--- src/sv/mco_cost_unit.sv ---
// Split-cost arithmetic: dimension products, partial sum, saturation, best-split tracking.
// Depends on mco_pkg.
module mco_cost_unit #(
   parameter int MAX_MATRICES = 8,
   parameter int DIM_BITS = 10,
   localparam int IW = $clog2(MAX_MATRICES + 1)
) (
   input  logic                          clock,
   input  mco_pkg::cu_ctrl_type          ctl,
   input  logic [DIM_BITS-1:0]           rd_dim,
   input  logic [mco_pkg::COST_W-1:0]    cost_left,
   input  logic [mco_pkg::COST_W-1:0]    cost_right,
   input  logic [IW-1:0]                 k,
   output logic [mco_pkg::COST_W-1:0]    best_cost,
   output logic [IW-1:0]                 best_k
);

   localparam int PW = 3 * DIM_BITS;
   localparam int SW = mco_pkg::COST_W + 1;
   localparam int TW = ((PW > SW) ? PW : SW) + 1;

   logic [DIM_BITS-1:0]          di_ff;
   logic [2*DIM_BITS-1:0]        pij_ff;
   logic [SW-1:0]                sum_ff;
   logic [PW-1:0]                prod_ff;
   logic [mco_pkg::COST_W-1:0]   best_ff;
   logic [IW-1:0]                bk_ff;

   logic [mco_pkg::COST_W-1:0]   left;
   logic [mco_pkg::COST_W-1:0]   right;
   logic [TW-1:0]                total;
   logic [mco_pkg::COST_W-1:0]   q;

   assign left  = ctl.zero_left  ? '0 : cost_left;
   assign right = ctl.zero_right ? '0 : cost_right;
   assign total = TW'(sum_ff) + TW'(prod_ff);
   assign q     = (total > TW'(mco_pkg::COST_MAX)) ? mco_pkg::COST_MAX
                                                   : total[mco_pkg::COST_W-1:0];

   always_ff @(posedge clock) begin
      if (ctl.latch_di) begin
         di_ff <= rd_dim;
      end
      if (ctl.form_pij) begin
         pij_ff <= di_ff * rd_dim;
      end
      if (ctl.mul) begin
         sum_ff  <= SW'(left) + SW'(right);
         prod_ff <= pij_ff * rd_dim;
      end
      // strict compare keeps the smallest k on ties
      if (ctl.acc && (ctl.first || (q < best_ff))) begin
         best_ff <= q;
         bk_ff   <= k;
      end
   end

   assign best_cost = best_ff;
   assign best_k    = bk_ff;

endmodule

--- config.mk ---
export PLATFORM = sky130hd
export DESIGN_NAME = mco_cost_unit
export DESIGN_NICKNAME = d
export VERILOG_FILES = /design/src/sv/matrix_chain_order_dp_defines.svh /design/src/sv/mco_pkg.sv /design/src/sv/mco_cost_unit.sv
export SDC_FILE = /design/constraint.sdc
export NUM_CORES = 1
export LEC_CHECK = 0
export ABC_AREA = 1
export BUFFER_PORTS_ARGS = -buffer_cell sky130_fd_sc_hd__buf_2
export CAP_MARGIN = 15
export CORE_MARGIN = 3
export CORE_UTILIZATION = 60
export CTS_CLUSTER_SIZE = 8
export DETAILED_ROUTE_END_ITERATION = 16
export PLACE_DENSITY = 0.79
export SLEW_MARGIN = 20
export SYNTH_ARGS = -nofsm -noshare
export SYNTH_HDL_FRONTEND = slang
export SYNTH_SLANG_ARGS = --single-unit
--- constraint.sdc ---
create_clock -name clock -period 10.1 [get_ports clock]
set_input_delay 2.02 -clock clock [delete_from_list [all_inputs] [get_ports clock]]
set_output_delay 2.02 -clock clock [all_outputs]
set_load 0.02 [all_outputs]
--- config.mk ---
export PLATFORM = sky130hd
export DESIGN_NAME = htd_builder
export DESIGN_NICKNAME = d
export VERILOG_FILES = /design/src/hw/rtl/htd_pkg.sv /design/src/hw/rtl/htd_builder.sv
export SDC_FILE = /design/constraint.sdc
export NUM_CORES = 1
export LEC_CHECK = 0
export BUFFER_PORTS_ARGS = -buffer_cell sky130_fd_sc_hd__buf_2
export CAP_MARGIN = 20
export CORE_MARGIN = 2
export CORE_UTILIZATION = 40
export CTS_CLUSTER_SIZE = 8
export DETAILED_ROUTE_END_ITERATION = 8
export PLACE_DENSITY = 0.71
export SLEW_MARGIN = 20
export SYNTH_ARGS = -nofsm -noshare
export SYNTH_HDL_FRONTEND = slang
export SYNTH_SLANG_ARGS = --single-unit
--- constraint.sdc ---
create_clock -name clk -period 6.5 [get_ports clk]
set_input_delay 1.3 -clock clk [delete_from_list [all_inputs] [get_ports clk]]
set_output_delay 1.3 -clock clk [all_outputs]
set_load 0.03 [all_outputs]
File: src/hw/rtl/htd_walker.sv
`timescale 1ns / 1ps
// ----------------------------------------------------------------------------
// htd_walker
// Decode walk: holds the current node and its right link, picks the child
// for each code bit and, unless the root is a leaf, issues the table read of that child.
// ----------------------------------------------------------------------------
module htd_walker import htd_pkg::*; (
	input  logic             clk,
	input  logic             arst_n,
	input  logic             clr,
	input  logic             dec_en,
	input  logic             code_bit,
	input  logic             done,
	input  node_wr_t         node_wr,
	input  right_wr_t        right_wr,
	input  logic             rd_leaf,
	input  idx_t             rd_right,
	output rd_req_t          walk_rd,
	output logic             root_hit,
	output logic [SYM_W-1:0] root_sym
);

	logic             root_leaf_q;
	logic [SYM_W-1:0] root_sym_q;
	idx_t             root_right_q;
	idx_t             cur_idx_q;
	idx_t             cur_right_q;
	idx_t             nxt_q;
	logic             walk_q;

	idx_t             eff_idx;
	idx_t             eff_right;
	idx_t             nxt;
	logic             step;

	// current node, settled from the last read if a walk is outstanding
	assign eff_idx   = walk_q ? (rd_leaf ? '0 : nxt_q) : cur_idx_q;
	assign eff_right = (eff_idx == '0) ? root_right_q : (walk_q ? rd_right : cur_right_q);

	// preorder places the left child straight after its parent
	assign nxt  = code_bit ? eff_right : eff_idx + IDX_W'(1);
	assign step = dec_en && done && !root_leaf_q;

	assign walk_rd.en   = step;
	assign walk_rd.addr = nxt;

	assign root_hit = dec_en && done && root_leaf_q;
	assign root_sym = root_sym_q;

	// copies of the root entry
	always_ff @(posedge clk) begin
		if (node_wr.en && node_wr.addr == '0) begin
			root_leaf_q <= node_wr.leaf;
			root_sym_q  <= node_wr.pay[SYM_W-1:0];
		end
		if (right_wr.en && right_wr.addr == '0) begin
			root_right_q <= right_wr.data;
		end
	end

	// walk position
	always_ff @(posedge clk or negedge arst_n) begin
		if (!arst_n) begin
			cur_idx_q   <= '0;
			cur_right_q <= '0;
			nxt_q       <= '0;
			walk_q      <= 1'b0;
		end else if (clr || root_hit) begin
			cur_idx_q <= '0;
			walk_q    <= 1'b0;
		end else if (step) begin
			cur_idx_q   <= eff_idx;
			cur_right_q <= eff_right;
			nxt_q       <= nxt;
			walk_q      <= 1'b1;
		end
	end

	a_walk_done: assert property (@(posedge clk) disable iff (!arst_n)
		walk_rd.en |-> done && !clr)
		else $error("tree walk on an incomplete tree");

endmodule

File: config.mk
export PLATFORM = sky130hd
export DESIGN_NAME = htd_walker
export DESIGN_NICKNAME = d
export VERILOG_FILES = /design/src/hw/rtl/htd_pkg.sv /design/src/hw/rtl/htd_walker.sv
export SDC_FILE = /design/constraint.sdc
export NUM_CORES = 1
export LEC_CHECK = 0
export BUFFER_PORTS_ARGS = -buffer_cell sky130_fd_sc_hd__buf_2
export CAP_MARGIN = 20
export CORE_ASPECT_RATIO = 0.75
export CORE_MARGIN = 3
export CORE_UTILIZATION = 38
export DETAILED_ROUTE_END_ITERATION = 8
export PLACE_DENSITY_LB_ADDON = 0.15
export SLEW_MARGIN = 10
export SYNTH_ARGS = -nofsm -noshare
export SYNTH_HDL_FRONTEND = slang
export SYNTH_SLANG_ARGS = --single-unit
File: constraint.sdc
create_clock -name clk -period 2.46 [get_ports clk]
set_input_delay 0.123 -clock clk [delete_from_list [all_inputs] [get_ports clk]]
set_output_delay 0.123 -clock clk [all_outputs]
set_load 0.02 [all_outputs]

> [Work item]: Filter the entries down to the lines that hold "parameter". Copy those lines.

> [Answer box]:
   parameter int MAX_MATRICES = 8,
   parameter int DIM_BITS = 10,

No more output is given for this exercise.